Lettera di un omosessuale di provincia

  

Cari Nojani, avrei voluto scrivere un articolo scientifico, un’accurata analisi sociale sul paese, per dare la forza dell’oggettività alle mie idee. Ma sarebbe stato egoistico, e inoltre non ne ho la possibilità, perché tutto ciò che vivo di Noicàttaro lo vivo come nojano e non come antropologo. Pertanto mi scuso in anticipo coi pazienti lettori perla prospettiva sicuramente parziale delle cose. Non pretendo, in questa sede,di esporre "fatti", ma "osservazioni", del tutto personali.

Come sipresenta ai miei occhi Noicàttaro? Beh, non nascondo un certo rabbioso timore nell’affrontare una questione così complessa e dico subito che la mia è una prospettiva non politica, né economica, né amministrativa, ma si basa su un’emozione essenzialmente e intimamente poetica.

Partirò dall’evidenza,da ciò che più mi ferisce. Noicàttaro è un paese chiuso. Un’isola culturale. Una periferia senza ponti. Tutto ciò che giunge nel nostro paese, ogni stimolo di ogni tipo, ha natura televisiva, volgare, esteriore e superficiale. Non ci sono veri centri di quotidiano ritrovo creativo e di scambio di idee per il popolo,e questo annienta la coscienza etica del paese. Vedo un deserto che sprofonda nelle gialle sabbie dell’ignoranza. Una silenziosa, pacifica, serena apocalisse.

Qualche esempio. La giovanissima cultura emo, caratterizzata da un look gotico e virginale, dilaga ormai ovunque, anche nella vicina Bari, ma qui è ampiamente soppiantata dall’ancient régime dei lustrini e delle paillettes di Uomini e Donne. Questo fatto rivela a mio avviso il forte decentramento del paese dal centro geo-politico della regione. Quindici km e un abisso.

Altro esempio: il Berlusconismo, termine col quale alludo all’irrazionale adesione da parte del popolo a un Cristoscesointerra (ribadisco: non ho intenti polemici o politici, sono certo anzi che ogni ragionevole uomo, che sia di destra o di sinistra o a pois, si sarà accorto di quanto sia religioso e acritico un certo fervore affettivo da parte della gente verso i suoi simboli), veicolato dai media, coi loro modelli estetici di divismo -altra faccia dell’individualismo-, è più forte di ogni timido castello di sabbia eretto in nome del "vivere e fare politica". Ma questo è un problema non solo nojano.

Altro elemento forte: la reciproca interferenza tra cultura cattolica e cultura contadina, che ha i risvolti inquietanti e monolitici di un inapparente regime. Basti pensare che ad oggi il catechismo costituisce per un bambino l’unica reale alternativa educativa oltre alla strada, o almeno così è nella percezione dei più. E questo, in un paese laico, a mio parere,è scandaloso. La laicità è il metro della democrazia. Se un paese non è laico, un paese non è democratico. Credo che l’unità di misura del grado di civiltà di una comunità risieda anche nella garanzia, da parte delle istituzioni, di un reale pluralismo identitario.

Noicàttaro non ha spazio per la diversità. Non ha spazi fisici, ma soprattutto non ha spazi mentali.


Lo dico come creativo.
Lo dico come ateo. Lo dico come omosessuale.

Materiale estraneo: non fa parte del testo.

$ cat src/dpll_ref_params.svh
// Purpose: constants for the reference-four profile register bank
// Assumes: registers sit one per 32-bit word, byte address = 4 * index
// Notes: indices are printed offsets; data sits in the low byte
//
// Notes on behaviour
// - two-bit priority at bits [2:1], code 00 highest and reset, 11 lowest.
// - priority register bit 0 set lets the first loop use reference four.
// - sixteen-bit bandwidth factor over two bytes, low first, 0.1 Hz steps.
// - bandwidth factor resets to 0x01f4, low 0xf4 and high 0x01, 50 Hz.
// - filter-select bit 1 picks high phase margin; 0 and reset give 70 degrees.
// - integer divider minus one, 17 bits over three bytes, resets to 0x007cb.
// - fraction numerator 23 bits over three bytes, top uses 6:0, resets 0x04.
// - fraction denominator 23 bits over three bytes, top uses 6:0, resets 0x05.
`ifndef DPLL_REF_PARAMS_SVH
`define DPLL_REF_PARAMS_SVH

`define NUM_CFG_REGS        13
`define IDX_PRIORITY_ENABLE 12'h467
`define IDX_BW_SCALE_LOW    12'h468
`define IDX_BW_SCALE_HIGH   12'h469
`define IDX_FILTER_SELECT   12'h46a
`define IDX_INT_DIV_LOW     12'h46b
`define IDX_INT_DIV_MID     12'h46c
`define IDX_INT_DIV_TOP     12'h46d
`define IDX_FRAC_NUM_LOW    12'h46e
`define IDX_FRAC_NUM_MID    12'h46f
`define IDX_FRAC_NUM_TOP    12'h470
`define IDX_FRAC_DEN_LOW    12'h471
`define IDX_FRAC_DEN_MID    12'h472
`define IDX_FRAC_DEN_TOP    12'h473
`define IDX_PROFILE_STATUS  12'h474

`define RST_PRIORITY_ENABLE 8'h00
`define RST_BW_SCALE_LOW    8'hf4
`define RST_BW_SCALE_HIGH   8'h01
`define RST_FILTER_SELECT   8'h00
`define RST_INT_DIV_LOW     8'hcb
`define RST_INT_DIV_MID     8'h07
`define RST_INT_DIV_TOP     8'h00
`define RST_FRAC_NUM_LOW    8'h04
`define RST_FRAC_DEN_LOW    8'h05
`define RST_ZERO            8'h00

`define MASK_PRIORITY_ENABLE 8'h07
`define MASK_FILTER_SELECT   8'h02
`define MASK_INT_DIV_TOP     8'h01
`define MASK_FRAC_TOP        8'h7f
`define MASK_FULL            8'hff

`define BIT_REF_ENABLE      0
`define BIT_PRIORITY_LO     1
`define BIT_PRIORITY_HI     2
`define BIT_HIGH_MARGIN     1
`define BIT_STAT_BW_HIGH    0
`define BIT_STAT_FRAC_BAD   1

`define BW_SCALE_RESET      16'h01f4
`define BW_HIGH_MARGIN_MIN  16'h4e20
`define INT_DIV_RESET       17'h007cb

`endif

$ cat src/dpll_ref_pkg.sv
// Purpose: shared types for the reference-four profile register bank
// Assumes: nothing beyond the constants header
// Notes: bus handshake states and the configuration byte type
package dpll_ref_pkg;
  typedef enum logic [0:0] {
    BUS_IDLE   = 1'b0,
    BUS_ANSWER = 1'b1
  } bus_state_e;
  typedef logic [7:0] cfg_byte_t;
endpackage

$ cat src/divide_ratio_track.sv
// Purpose: registered feedback ratio terms and profile sanity flags
// Assumes: inputs are register outputs in the same clock domain
// Notes: one cycle of latency from register to output
`timescale 1ns/1ps
`include "dpll_ref_params.svh"
module divide_ratio_track (
  input  wire logic        clk_in,
  input  wire logic        rstn_in,
  input  wire logic [16:0] stored_count_in,
  input  wire logic [22:0] numerator_in,
  input  wire logic [22:0] denominator_in,
  input  wire logic [15:0] bw_scale_in,
  output logic      [17:0] integer_ratio_out,
  output logic             bw_high_out,
  output logic             fraction_bad_out
);
  logic [17:0] next_integer_ratio;

  always_comb begin
    next_integer_ratio = {1'b0, stored_count_in} + 18'h00001;
  end

  always_ff @(posedge clk_in) begin
    if (!rstn_in) begin
      integer_ratio_out <= {1'b0, `INT_DIV_RESET} + 18'h00001;
    end else begin
      integer_ratio_out <= next_integer_ratio;
    end
  end

  // advisory only: the loop still runs what software programmed
  always_ff @(posedge clk_in) begin
    if (!rstn_in) begin
      bw_high_out      <= 1'b0;
      fraction_bad_out <= 1'b0;
    end else begin
      bw_high_out      <= (bw_scale_in > `BW_HIGH_MARGIN_MIN);
      fraction_bad_out <= (denominator_in == 23'h000000) || (numerator_in >= denominator_in);
    end
  end
endmodule // divide_ratio_track

$ cat src/dpll_reference_profile_regs.sv
// Purpose: profile registers the first digital loop applies to reference four
// Assumes: Avalon-MM slave, byte addresses, one wait cycle per access
// Notes: reserved bits are never stored, so they read zero
//
// The implementer's own choice: the Avalon-MM register port.
`timescale 1ns/1ps
`include "dpll_ref_params.svh"
module dpll_reference_profile_regs (
  input  wire logic        CLK_SYS_IN,
  input  wire logic        RSTN_IN,
  input  wire logic [13:0] AVS_ADDRESS_IN,
  input  wire logic        AVS_READ_IN,
  input  wire logic        AVS_WRITE_IN,
  input  wire logic [31:0] AVS_WRITEDATA_IN,
  input  wire logic [3:0]  AVS_BYTEENABLE_IN,
  output logic      [31:0] AVS_READDATA_OUT,
  output logic             AVS_WAITREQUEST_OUT,
  output logic             REF_FOUR_ENABLE_OUT,
  output logic      [1:0]  REF_FOUR_PRIORITY_OUT,
  output logic      [15:0] LOOP_BW_SCALE_OUT,
  output logic             HIGH_MARGIN_FILTER_OUT,
  output logic      [16:0] INTEGER_FEEDBACK_COUNT_OUT,
  output logic      [22:0] FRACTION_NUMERATOR_OUT,
  output logic      [22:0] FRACTION_DENOMINATOR_OUT,
  output logic      [17:0] INTEGER_RATIO_OUT,
  output logic             BW_HIGH_OUT,
  output logic             FRACTION_BAD_OUT
);
  localparam int NUM = `NUM_CFG_REGS;

  localparam dpll_ref_pkg::cfg_byte_t RESET_VAL [0:NUM-1] = '{
    `RST_PRIORITY_ENABLE, `RST_BW_SCALE_LOW, `RST_BW_SCALE_HIGH,
    `RST_FILTER_SELECT,   `RST_INT_DIV_LOW,  `RST_INT_DIV_MID,
    `RST_INT_DIV_TOP,     `RST_FRAC_NUM_LOW, `RST_ZERO,
    `RST_ZERO,            `RST_FRAC_DEN_LOW, `RST_ZERO,
    `RST_ZERO
  };

  localparam dpll_ref_pkg::cfg_byte_t WRITE_MASK [0:NUM-1] = '{
    `MASK_PRIORITY_ENABLE, `MASK_FULL,     `MASK_FULL,
    `MASK_FILTER_SELECT,   `MASK_FULL,     `MASK_FULL,
    `MASK_INT_DIV_TOP,     `MASK_FULL,     `MASK_FULL,
    `MASK_FRAC_TOP,        `MASK_FULL,     `MASK_FULL,
    `MASK_FRAC_TOP
  };

  dpll_ref_pkg::cfg_byte_t  cfg [0:NUM-1];
  dpll_ref_pkg::bus_state_e bus_state;
  dpll_ref_pkg::bus_state_e next_bus_state;
  logic [11:0]              word_idx;
  logic [11:0]              entry_off;
  logic                     aligned;
  logic                     cfg_hit;
  logic                     status_hit;
  logic                     wr_commit;
  logic [31:0]              next_readdata;
  logic [17:0]              integer_ratio;
  logic                     bw_high;
  logic                     fraction_bad;

  // address decode
  always_comb begin
    word_idx   = AVS_ADDRESS_IN[13:2];
    entry_off  = word_idx - `IDX_PRIORITY_ENABLE;
    aligned    = (AVS_ADDRESS_IN[1:0] == 2'h0);
    cfg_hit    = aligned && (word_idx >= `IDX_PRIORITY_ENABLE)
                 && (word_idx <= `IDX_FRAC_DEN_TOP);
    status_hit = aligned && (word_idx == `IDX_PROFILE_STATUS);
  end

  // write lands only at the edge where the master sees waitrequest low
  always_comb begin
    wr_commit = AVS_WRITE_IN && !AVS_WAITREQUEST_OUT && cfg_hit
                && AVS_BYTEENABLE_IN[0];
  end

  // bus handshake
  always_comb begin
    case (bus_state)
      dpll_ref_pkg::BUS_IDLE: begin
        if (AVS_READ_IN || AVS_WRITE_IN) begin
          next_bus_state = dpll_ref_pkg::BUS_ANSWER;
        end else begin
          next_bus_state = dpll_ref_pkg::BUS_IDLE;
        end
      end
      dpll_ref_pkg::BUS_ANSWER: begin
        next_bus_state = dpll_ref_pkg::BUS_IDLE;
      end
      default: begin
        next_bus_state = dpll_ref_pkg::BUS_IDLE;
      end
    endcase
  end

  always_ff @(posedge CLK_SYS_IN) begin
    if (!RSTN_IN) begin
      bus_state           <= dpll_ref_pkg::BUS_IDLE;
      AVS_WAITREQUEST_OUT <= 1'b1;
    end else begin
      bus_state           <= next_bus_state;
      AVS_WAITREQUEST_OUT <= (next_bus_state != dpll_ref_pkg::BUS_ANSWER);
    end
  end

  // read mux; unmapped addresses read zero
  always_comb begin
    next_readdata = 32'h00000000;
    if (cfg_hit) begin
      next_readdata = {24'h000000, cfg[entry_off[3:0]]};
    end else if (status_hit) begin
      next_readdata[`BIT_STAT_BW_HIGH]  = bw_high;
      next_readdata[`BIT_STAT_FRAC_BAD] = fraction_bad;
    end
  end

  always_ff @(posedge CLK_SYS_IN) begin
    if (!RSTN_IN) begin
      AVS_READDATA_OUT <= 32'h00000000;
    end else if (AVS_READ_IN && (bus_state == dpll_ref_pkg::BUS_IDLE)) begin
      AVS_READDATA_OUT <= next_readdata;
    end
  end

  // register storage, one flop byte per entry
  generate
    for (genvar g = 0; g < NUM; g++) begin : g_entry
      always_ff @(posedge CLK_SYS_IN) begin
        if (!RSTN_IN) begin
          cfg[g] <= RESET_VAL[g];
        end else if (wr_commit && (entry_off[3:0] == 4'(g))) begin
          cfg[g] <= AVS_WRITEDATA_IN[7:0] & WRITE_MASK[g];
        end
      end
    end
  endgenerate

  // fields presented to selection, loop filter and feedback divider
  always_comb begin
    REF_FOUR_ENABLE_OUT        = cfg[0][`BIT_REF_ENABLE];
    REF_FOUR_PRIORITY_OUT      = cfg[0][`BIT_PRIORITY_HI:`BIT_PRIORITY_LO];
    LOOP_BW_SCALE_OUT          = {cfg[2], cfg[1]};
    HIGH_MARGIN_FILTER_OUT     = cfg[3][`BIT_HIGH_MARGIN];
    INTEGER_FEEDBACK_COUNT_OUT = {cfg[6][0], cfg[5], cfg[4]};
    FRACTION_NUMERATOR_OUT     = {cfg[9][6:0], cfg[8], cfg[7]};
    FRACTION_DENOMINATOR_OUT   = {cfg[12][6:0], cfg[11], cfg[10]};
    INTEGER_RATIO_OUT          = integer_ratio;
    BW_HIGH_OUT                = bw_high;
    FRACTION_BAD_OUT           = fraction_bad;
  end

  divide_ratio_track u_ratio (
    .clk_in            (CLK_SYS_IN),
    .rstn_in           (RSTN_IN),
    .stored_count_in   ({cfg[6][0], cfg[5], cfg[4]}),
    .numerator_in      ({cfg[9][6:0], cfg[8], cfg[7]}),
    .denominator_in    ({cfg[12][6:0], cfg[11], cfg[10]}),
    .bw_scale_in       ({cfg[2], cfg[1]}),
    .integer_ratio_out (integer_ratio),
    .bw_high_out       (bw_high),
    .fraction_bad_out  (fraction_bad)
  );

  // checks
  chk_wait_one_cycle:
    assert property (@(posedge CLK_SYS_IN) disable iff (!RSTN_IN)
      (AVS_READ_IN || AVS_WRITE_IN) && AVS_WAITREQUEST_OUT
      && (bus_state == dpll_ref_pkg::BUS_IDLE) |=> !AVS_WAITREQUEST_OUT)
    else $error("waitrequest did not drop one cycle after request");

  chk_wait_release:
    assert property (@(posedge CLK_SYS_IN) disable iff (!RSTN_IN)
      !AVS_WAITREQUEST_OUT |=> AVS_WAITREQUEST_OUT)
    else $error("waitrequest stayed low for more than one cycle");

  chk_bw_after_reset:
    assert property (@(posedge CLK_SYS_IN)
      !RSTN_IN |=> (LOOP_BW_SCALE_OUT == `BW_SCALE_RESET) && !REF_FOUR_ENABLE_OUT
      && (REF_FOUR_PRIORITY_OUT == 2'h0) && !HIGH_MARGIN_FILTER_OUT)
    else $error("profile reset values wrong");

  chk_div_after_reset:
    assert property (@(posedge CLK_SYS_IN)
      !RSTN_IN |=> (INTEGER_FEEDBACK_COUNT_OUT == `INT_DIV_RESET)
      && (FRACTION_NUMERATOR_OUT == 23'h000004)
      && (FRACTION_DENOMINATOR_OUT == 23'h000005))
    else $error("divider reset values wrong");

  chk_priority_write:
    assert property (@(posedge CLK_SYS_IN) disable iff (!RSTN_IN)
      wr_commit && (word_idx == `IDX_PRIORITY_ENABLE)
      |=> REF_FOUR_PRIORITY_OUT == $past(AVS_WRITEDATA_IN[2:1]))
    else $error("priority field not taken from write");

  chk_enable_write:
    assert property (@(posedge CLK_SYS_IN) disable iff (!RSTN_IN)
      wr_commit && (word_idx == `IDX_PRIORITY_ENABLE)
      |=> REF_FOUR_ENABLE_OUT == $past(AVS_WRITEDATA_IN[0]))
    else $error("reference enable not taken from write");

  chk_bw_low_write:
    assert property (@(posedge CLK_SYS_IN) disable iff (!RSTN_IN)
      wr_commit && (word_idx == `IDX_BW_SCALE_LOW)
      |=> (LOOP_BW_SCALE_OUT[7:0] == $past(AVS_WRITEDATA_IN[7:0]))
      && $stable(LOOP_BW_SCALE_OUT[15:8]))
    else $error("bandwidth low byte write wrong");

  chk_filter_write:
    assert property (@(posedge CLK_SYS_IN) disable iff (!RSTN_IN)
      wr_commit && (word_idx == `IDX_FILTER_SELECT)
      |=> HIGH_MARGIN_FILTER_OUT == $past(AVS_WRITEDATA_IN[1]))
    else $error("filter select not taken from write");

  chk_int_top_write:
    assert property (@(posedge CLK_SYS_IN) disable iff (!RSTN_IN)
      wr_commit && (word_idx == `IDX_INT_DIV_TOP)
      |=> INTEGER_FEEDBACK_COUNT_OUT[16] == $past(AVS_WRITEDATA_IN[0]))
    else $error("divider top bit not taken from write");

  chk_num_top_write:
    assert property (@(posedge CLK_SYS_IN) disable iff (!RSTN_IN)
      wr_commit && (word_idx == `IDX_FRAC_NUM_TOP)
      |=> FRACTION_NUMERATOR_OUT[22:16] == $past(AVS_WRITEDATA_IN[6:0]))
    else $error("numerator top bits not taken from write");

  chk_den_top_write:
    assert property (@(posedge CLK_SYS_IN) disable iff (!RSTN_IN)
      wr_commit && (word_idx == `IDX_FRAC_DEN_TOP)
      |=> FRACTION_DENOMINATOR_OUT[22:16] == $past(AVS_WRITEDATA_IN[6:0]))
    else $error("denominator top bits not taken from write");

  chk_ratio_follows:
    assert property (@(posedge CLK_SYS_IN) disable iff (!RSTN_IN)
      ##1 INTEGER_RATIO_OUT == {1'b0, $past(INTEGER_FEEDBACK_COUNT_OUT)} + 18'h00001)
    else $error("integer ratio is not stored count plus one");

  chk_reserved_zero:
    assert property (@(posedge CLK_SYS_IN) disable iff (!RSTN_IN)
      AVS_READ_IN && !AVS_WAITREQUEST_OUT && cfg_hit
      && (word_idx == `IDX_PRIORITY_ENABLE)
      |-> AVS_READDATA_OUT[31:3] == 29'h00000000)
    else $error("reserved bits of priority register read nonzero");

  chk_answer_state:
    assert property (@(posedge CLK_SYS_IN) disable iff (!RSTN_IN)
      !AVS_WAITREQUEST_OUT
      |-> bus_state == dpll_ref_pkg::BUS_ANSWER)
    else $error("waitrequest low outside the answer state");

  chk_wait_idle_high:
    assert property (@(posedge CLK_SYS_IN) disable iff (!RSTN_IN)
      (bus_state == dpll_ref_pkg::BUS_IDLE) && !AVS_READ_IN && !AVS_WRITE_IN
      |=> AVS_WAITREQUEST_OUT)
    else $error("waitrequest dropped with no request");

  chk_reset_outputs:
    assert property (@(posedge CLK_SYS_IN)
      !RSTN_IN |=> AVS_WAITREQUEST_OUT && (AVS_READDATA_OUT == 32'h00000000)
      && !BW_HIGH_OUT && !FRACTION_BAD_OUT
      && (INTEGER_RATIO_OUT == ({1'b0, `INT_DIV_RESET} + 18'h00001)))
    else $error("bus or derived outputs wrong after reset");

  chk_hold_no_write:
    assert property (@(posedge CLK_SYS_IN) disable iff (!RSTN_IN)
      !wr_commit |=> $stable(LOOP_BW_SCALE_OUT) && $stable(INTEGER_FEEDBACK_COUNT_OUT)
      && $stable(FRACTION_NUMERATOR_OUT) && $stable(FRACTION_DENOMINATOR_OUT)
      && $stable(REF_FOUR_PRIORITY_OUT) && $stable(REF_FOUR_ENABLE_OUT)
      && $stable(HIGH_MARGIN_FILTER_OUT))
    else $error("profile field changed without an accepted write");

  chk_bw_high_write:
    assert property (@(posedge CLK_SYS_IN) disable iff (!RSTN_IN)
      wr_commit && (word_idx == `IDX_BW_SCALE_HIGH)
      |=> (LOOP_BW_SCALE_OUT[15:8] == $past(AVS_WRITEDATA_IN[7:0])) && $stable(LOOP_BW_SCALE_OUT[7:0]))
    else $error("bandwidth high byte write wrong");

  chk_int_low_write:
    assert property (@(posedge CLK_SYS_IN) disable iff (!RSTN_IN)
      wr_commit && (word_idx == `IDX_INT_DIV_LOW)
      |=> INTEGER_FEEDBACK_COUNT_OUT[7:0] == $past(AVS_WRITEDATA_IN[7:0]))
    else $error("divider low byte not taken from write");

  chk_int_mid_write:
    assert property (@(posedge CLK_SYS_IN) disable iff (!RSTN_IN)
      wr_commit && (word_idx == `IDX_INT_DIV_MID)
      |=> INTEGER_FEEDBACK_COUNT_OUT[15:8] == $past(AVS_WRITEDATA_IN[7:0]))
    else $error("divider middle byte not taken from write");

  chk_num_low_write:
    assert property (@(posedge CLK_SYS_IN) disable iff (!RSTN_IN)
      wr_commit && (word_idx == `IDX_FRAC_NUM_LOW)
      |=> FRACTION_NUMERATOR_OUT[7:0] == $past(AVS_WRITEDATA_IN[7:0]))
    else $error("numerator low byte not taken from write");

  chk_num_mid_write:
    assert property (@(posedge CLK_SYS_IN) disable iff (!RSTN_IN)
      wr_commit && (word_idx == `IDX_FRAC_NUM_MID)
      |=> FRACTION_NUMERATOR_OUT[15:8] == $past(AVS_WRITEDATA_IN[7:0]))
    else $error("numerator middle byte not taken from write");

  chk_den_low_write:
    assert property (@(posedge CLK_SYS_IN) disable iff (!RSTN_IN)
      wr_commit && (word_idx == `IDX_FRAC_DEN_LOW)
      |=> FRACTION_DENOMINATOR_OUT[7:0] == $past(AVS_WRITEDATA_IN[7:0]))
    else $error("denominator low byte not taken from write");

  chk_den_mid_write:
    assert property (@(posedge CLK_SYS_IN) disable iff (!RSTN_IN)
      wr_commit && (word_idx == `IDX_FRAC_DEN_MID)
      |=> FRACTION_DENOMINATOR_OUT[15:8] == $past(AVS_WRITEDATA_IN[7:0]))
    else $error("denominator middle byte not taken from write");

  chk_filter_reserved:
    assert property (@(posedge CLK_SYS_IN) disable iff (!RSTN_IN)
      AVS_READ_IN && !AVS_WAITREQUEST_OUT && cfg_hit && (word_idx == `IDX_FILTER_SELECT)
      |-> (AVS_READDATA_OUT[31:2] == 30'h00000000) && !AVS_READDATA_OUT[0])
    else $error("reserved bits of filter register read nonzero");

  chk_int_top_reserved:
    assert property (@(posedge CLK_SYS_IN) disable iff (!RSTN_IN)
      AVS_READ_IN && !AVS_WAITREQUEST_OUT && cfg_hit && (word_idx == `IDX_INT_DIV_TOP)
      |-> AVS_READDATA_OUT[31:1] == 31'h00000000)
    else $error("reserved bits of divider top register read nonzero");

  chk_frac_top_reserved:
    assert property (@(posedge CLK_SYS_IN) disable iff (!RSTN_IN)
      AVS_READ_IN && !AVS_WAITREQUEST_OUT && cfg_hit
      && ((word_idx == `IDX_FRAC_NUM_TOP) || (word_idx == `IDX_FRAC_DEN_TOP))
      |-> AVS_READDATA_OUT[31:7] == 25'h0000000)
    else $error("reserved bits of fraction top register read nonzero");

  chk_status_reserved:
    assert property (@(posedge CLK_SYS_IN) disable iff (!RSTN_IN)
      AVS_READ_IN && !AVS_WAITREQUEST_OUT && status_hit
      |-> AVS_READDATA_OUT[31:2] == 30'h00000000)
    else $error("reserved bits of status register read nonzero");

  chk_unmapped_zero:
    assert property (@(posedge CLK_SYS_IN) disable iff (!RSTN_IN)
      AVS_READ_IN && !AVS_WAITREQUEST_OUT && !cfg_hit && !status_hit
      |-> AVS_READDATA_OUT == 32'h00000000)
    else $error("unmapped address read nonzero");

  chk_bw_flag:
    assert property (@(posedge CLK_SYS_IN) disable iff (!RSTN_IN)
      ##1 BW_HIGH_OUT == ($past(LOOP_BW_SCALE_OUT) > `BW_HIGH_MARGIN_MIN))
    else $error("bandwidth flag does not follow the factor");

  chk_frac_flag:
    assert property (@(posedge CLK_SYS_IN) disable iff (!RSTN_IN)
      ##1 FRACTION_BAD_OUT == (($past(FRACTION_DENOMINATOR_OUT) == 23'h000000)
      || ($past(FRACTION_NUMERATOR_OUT) >= $past(FRACTION_DENOMINATOR_OUT))))
    else $error("fraction flag does not follow numerator and denominator");
endmodule // dpll_reference_profile_regs

$ cat config.mk
export PLATFORM = sky130hd
export DESIGN_NAME = dpll_reference_profile_regs
export DESIGN_NICKNAME = d
export VERILOG_FILES = /design/src/dpll_ref_pkg.sv /design/src/divide_ratio_track.sv /design/src/dpll_reference_profile_regs.sv
export VERILOG_INCLUDE_DIRS = /design/src
export SDC_FILE = /design/constraint.sdc
export NUM_CORES = 1
export LEC_CHECK = 0
export BUFFER_PORTS_ARGS = -buffer_cell sky130_fd_sc_hd__clkbuf_2
export CAP_MARGIN = 40
export CELL_PAD_IN_SITES_DETAIL_PLACEMENT = 1
export CELL_PAD_IN_SITES_GLOBAL_PLACEMENT = 1
export CORE_ASPECT_RATIO = 1.25
export CORE_MARGIN = 2
export CORE_UTILIZATION = 42
export CTS_CLUSTER_SIZE = 14
export DETAILED_ROUTE_END_ITERATION = 8
export PLACE_DENSITY_LB_ADDON = 0.1
export SYNTH_ARGS = -nofsm -noshare
export SYNTH_HDL_FRONTEND = slang
export SYNTH_SLANG_ARGS = --single-unit
export TNS_END_PERCENT = 10
$ cat constraint.sdc
create_clock -name CLK_SYS_IN -period 7.1 [get_ports CLK_SYS_IN]
set_input_delay 0.355 -clock CLK_SYS_IN [delete_from_list [all_inputs] [get_ports CLK_SYS_IN]]
set_output_delay 0.355 -clock CLK_SYS_IN [all_outputs]
set_load 0.02 [all_outputs]
**config.mk**
```make
export PLATFORM = sky130hd
export DESIGN_NAME = cbdm_top
export DESIGN_NICKNAME = d
export VERILOG_FILES = /design/src/design/cbdm_pkg.sv /design/src/design/cbdm_addr_xlate.sv /design/src/design/cbdm_top.sv
export SDC_FILE = /design/constraint.sdc
export NUM_CORES = 1
export LEC_CHECK = 0
export ABC_AREA = 0
export BUFFER_PORTS_ARGS = -buffer_cell sky130_fd_sc_hd__buf_2
export CORE_MARGIN = 3
export CORE_UTILIZATION = 40
export DETAILED_ROUTE_END_ITERATION = 16
export PLACE_DENSITY = 0.74
export SETUP_SLACK_MARGIN = 0.05
export SLEW_MARGIN = 10
export SYNTH_ARGS = -nofsm -noshare
export SYNTH_HDL_FRONTEND = slang
export SYNTH_HIERARCHICAL = 1
export SYNTH_SLANG_ARGS = --single-unit
```
**constraint.sdc**
```tcl
create_clock -name clk -period 2.7 [get_ports clk]
set_input_delay 0.405 -clock clk [delete_from_list [all_inputs] [get_ports clk]]
set_output_delay 0.405 -clock clk [all_outputs]
set_load 0.005 [all_outputs]
```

Quell’arteria che attraversa tutta Italia, in cui scorrono ignoranza,violenza e rifiuto, passa anche per il nostro paese. E il rifiuto, quando non è una scelta che rispetta, diventa dogma violento, cattolico, perfettamente inserito in un sistema di valori, in una distorta e arcaica im-moralità. E’ vero che sono tante le iniziative di circoli culturali, associazioni e partiti di ogni colore con l’obiettivo comune di un progresso generale, e tanti giovani si impegnano arduamente per cambiare le cose, con coraggio evocazione spesso sinceri.

Ma ciò che chiama le masse, qui e altrove, non è tanto un libro quanto un culo (mi si perdoni la cruda metafora). La nostra quotidianità è pervasa da un grande vuoto. Non siamo curiosi, non siamo sensibili, non siamo attenti all’uomo…questo basterebbe per crescere.

Che cos’è alla fine il progresso sociale se non un "accorgersi" dell’altro? Fondare il nostro senso civico, il nostro "sentirci nojani" non solo sulle feste patronali e religiose (di cui amo e affermo l’importanza), ma nella comune tensione veramente civile che, per dirla in breve, chiamo libertà.

Questo il mio appello a chiunque. Liberiamoci dalle catene arrugginite della cecità e dell’intolleranza, perché la diversità è la ragione della nostra esistenza. E sono i vostri figli, i vostri fratelli, i vostri amici, coloro che umiliate ogni giorno. Viva l’amore. Quello vero.